## Work item
Restate word for word the lines of the material below, from the line with "-- cell type" to the line with "max reg2reg | u_baud.cnt_r[2] | 14", both lines included, and no others.

╔══

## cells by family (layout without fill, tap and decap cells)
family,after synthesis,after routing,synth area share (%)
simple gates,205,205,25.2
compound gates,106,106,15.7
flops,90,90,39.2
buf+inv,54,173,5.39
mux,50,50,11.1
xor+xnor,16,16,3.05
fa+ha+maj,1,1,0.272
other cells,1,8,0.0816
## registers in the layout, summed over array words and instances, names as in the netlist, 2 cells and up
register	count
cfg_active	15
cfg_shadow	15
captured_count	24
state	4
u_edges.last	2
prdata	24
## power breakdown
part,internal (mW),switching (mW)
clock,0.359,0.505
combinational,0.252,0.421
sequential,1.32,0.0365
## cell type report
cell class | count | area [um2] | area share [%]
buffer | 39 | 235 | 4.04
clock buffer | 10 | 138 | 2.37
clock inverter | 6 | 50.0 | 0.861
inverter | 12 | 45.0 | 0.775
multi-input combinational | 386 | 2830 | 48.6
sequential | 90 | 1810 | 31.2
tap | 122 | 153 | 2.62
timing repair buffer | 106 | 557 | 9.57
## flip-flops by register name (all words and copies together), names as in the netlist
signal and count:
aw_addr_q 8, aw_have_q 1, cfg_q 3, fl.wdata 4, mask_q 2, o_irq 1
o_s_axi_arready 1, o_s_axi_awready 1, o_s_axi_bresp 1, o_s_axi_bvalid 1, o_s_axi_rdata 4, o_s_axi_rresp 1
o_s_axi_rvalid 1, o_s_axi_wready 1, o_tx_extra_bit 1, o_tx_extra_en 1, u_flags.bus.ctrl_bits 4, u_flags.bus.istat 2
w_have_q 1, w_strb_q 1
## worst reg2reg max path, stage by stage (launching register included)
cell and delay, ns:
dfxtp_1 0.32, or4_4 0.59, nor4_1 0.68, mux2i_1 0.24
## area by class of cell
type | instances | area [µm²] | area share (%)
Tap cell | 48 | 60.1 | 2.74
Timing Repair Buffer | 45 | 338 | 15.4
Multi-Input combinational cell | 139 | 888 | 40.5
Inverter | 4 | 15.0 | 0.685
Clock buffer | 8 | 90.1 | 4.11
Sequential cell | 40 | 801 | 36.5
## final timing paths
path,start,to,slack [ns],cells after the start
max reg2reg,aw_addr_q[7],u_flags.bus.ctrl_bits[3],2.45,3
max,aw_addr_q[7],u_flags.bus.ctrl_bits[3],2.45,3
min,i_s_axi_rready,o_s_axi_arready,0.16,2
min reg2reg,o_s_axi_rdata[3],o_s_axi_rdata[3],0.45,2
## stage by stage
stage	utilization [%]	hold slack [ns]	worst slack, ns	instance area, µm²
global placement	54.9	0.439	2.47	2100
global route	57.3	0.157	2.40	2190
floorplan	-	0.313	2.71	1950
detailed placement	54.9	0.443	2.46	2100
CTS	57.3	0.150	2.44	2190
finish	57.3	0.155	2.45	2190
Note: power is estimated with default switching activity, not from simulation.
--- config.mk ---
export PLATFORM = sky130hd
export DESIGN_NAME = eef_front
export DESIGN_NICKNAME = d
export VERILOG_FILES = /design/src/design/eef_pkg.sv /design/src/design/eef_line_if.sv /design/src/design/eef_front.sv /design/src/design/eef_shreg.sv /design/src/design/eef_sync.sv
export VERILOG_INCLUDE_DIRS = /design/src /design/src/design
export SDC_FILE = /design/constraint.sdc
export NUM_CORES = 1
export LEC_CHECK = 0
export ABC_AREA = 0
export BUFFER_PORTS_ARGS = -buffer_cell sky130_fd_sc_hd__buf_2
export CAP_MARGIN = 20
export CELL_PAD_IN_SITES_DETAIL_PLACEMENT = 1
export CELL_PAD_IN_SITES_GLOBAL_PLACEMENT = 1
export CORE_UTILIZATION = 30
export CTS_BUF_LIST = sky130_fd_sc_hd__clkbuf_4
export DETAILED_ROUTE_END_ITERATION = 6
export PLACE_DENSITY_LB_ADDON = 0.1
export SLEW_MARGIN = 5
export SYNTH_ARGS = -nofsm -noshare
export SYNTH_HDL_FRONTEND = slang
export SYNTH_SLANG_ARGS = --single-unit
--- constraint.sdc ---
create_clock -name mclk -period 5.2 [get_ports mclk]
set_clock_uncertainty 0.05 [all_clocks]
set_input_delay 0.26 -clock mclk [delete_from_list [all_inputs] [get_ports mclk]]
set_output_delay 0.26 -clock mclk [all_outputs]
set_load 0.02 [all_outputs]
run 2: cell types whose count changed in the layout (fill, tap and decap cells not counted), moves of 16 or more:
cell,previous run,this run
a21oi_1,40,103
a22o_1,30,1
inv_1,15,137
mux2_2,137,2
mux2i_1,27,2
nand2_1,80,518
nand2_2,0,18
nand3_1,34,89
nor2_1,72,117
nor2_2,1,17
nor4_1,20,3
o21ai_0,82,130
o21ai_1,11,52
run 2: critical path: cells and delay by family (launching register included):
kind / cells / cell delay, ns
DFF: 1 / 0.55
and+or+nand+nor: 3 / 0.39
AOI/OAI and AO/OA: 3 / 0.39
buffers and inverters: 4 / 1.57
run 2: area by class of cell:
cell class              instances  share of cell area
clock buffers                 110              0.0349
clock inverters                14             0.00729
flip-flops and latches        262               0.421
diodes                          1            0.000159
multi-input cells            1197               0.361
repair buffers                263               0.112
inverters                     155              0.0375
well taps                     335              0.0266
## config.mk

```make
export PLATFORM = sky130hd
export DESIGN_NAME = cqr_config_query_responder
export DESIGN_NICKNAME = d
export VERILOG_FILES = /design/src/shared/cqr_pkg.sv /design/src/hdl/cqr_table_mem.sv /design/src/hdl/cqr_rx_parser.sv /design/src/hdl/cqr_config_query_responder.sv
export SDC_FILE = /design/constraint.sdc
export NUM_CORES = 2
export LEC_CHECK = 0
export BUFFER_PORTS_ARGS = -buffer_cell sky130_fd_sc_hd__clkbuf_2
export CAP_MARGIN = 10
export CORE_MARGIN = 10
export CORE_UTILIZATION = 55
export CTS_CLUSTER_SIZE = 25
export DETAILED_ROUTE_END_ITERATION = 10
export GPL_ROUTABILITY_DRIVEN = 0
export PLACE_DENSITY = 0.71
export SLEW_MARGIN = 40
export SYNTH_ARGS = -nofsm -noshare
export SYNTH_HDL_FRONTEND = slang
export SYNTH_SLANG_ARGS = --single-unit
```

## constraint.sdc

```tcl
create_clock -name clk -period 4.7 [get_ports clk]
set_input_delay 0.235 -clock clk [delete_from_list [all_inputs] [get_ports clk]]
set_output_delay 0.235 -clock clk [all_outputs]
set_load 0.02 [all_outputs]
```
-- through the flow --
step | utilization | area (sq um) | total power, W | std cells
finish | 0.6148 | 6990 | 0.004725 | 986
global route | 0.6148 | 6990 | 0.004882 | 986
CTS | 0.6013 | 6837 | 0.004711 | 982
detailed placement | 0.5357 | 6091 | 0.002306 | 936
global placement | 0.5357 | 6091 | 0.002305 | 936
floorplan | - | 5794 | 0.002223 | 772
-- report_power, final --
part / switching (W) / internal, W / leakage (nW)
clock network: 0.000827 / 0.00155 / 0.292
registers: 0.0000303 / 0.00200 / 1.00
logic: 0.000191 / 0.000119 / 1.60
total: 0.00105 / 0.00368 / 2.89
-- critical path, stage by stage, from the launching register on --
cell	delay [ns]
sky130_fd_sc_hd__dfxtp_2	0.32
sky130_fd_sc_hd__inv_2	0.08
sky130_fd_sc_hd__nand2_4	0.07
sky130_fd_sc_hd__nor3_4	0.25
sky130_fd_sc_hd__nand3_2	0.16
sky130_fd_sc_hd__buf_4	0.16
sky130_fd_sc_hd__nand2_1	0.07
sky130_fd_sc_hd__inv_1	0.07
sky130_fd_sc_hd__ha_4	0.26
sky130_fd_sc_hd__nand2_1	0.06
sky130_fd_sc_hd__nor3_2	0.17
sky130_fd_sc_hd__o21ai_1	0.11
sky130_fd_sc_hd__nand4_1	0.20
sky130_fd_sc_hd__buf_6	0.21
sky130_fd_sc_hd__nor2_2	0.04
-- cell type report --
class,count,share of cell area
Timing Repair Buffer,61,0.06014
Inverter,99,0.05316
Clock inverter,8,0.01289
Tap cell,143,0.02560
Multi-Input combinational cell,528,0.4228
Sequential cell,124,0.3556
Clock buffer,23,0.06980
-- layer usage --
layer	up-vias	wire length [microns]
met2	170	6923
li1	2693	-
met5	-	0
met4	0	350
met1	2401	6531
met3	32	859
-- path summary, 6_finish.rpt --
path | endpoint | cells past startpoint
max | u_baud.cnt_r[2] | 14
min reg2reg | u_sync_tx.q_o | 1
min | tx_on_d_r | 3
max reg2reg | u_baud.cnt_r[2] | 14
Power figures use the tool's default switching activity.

╚══

## Task solution
-- cell type report --
class,count,share of cell area
Timing Repair Buffer,61,0.06014
Inverter,99,0.05316
Clock inverter,8,0.01289
Tap cell,143,0.02560
Multi-Input combinational cell,528,0.4228
Sequential cell,124,0.3556
Clock buffer,23,0.06980
-- layer usage --
layer	up-vias	wire length [microns]
met2	170	6923
li1	2693	-
met5	-	0
met4	0	350
met1	2401	6531
met3	32	859
-- path summary, 6_finish.rpt --
path | endpoint | cells past startpoint
max | u_baud.cnt_r[2] | 14
min reg2reg | u_sync_tx.q_o | 1
min | tx_on_d_r | 3
max reg2reg | u_baud.cnt_r[2] | 14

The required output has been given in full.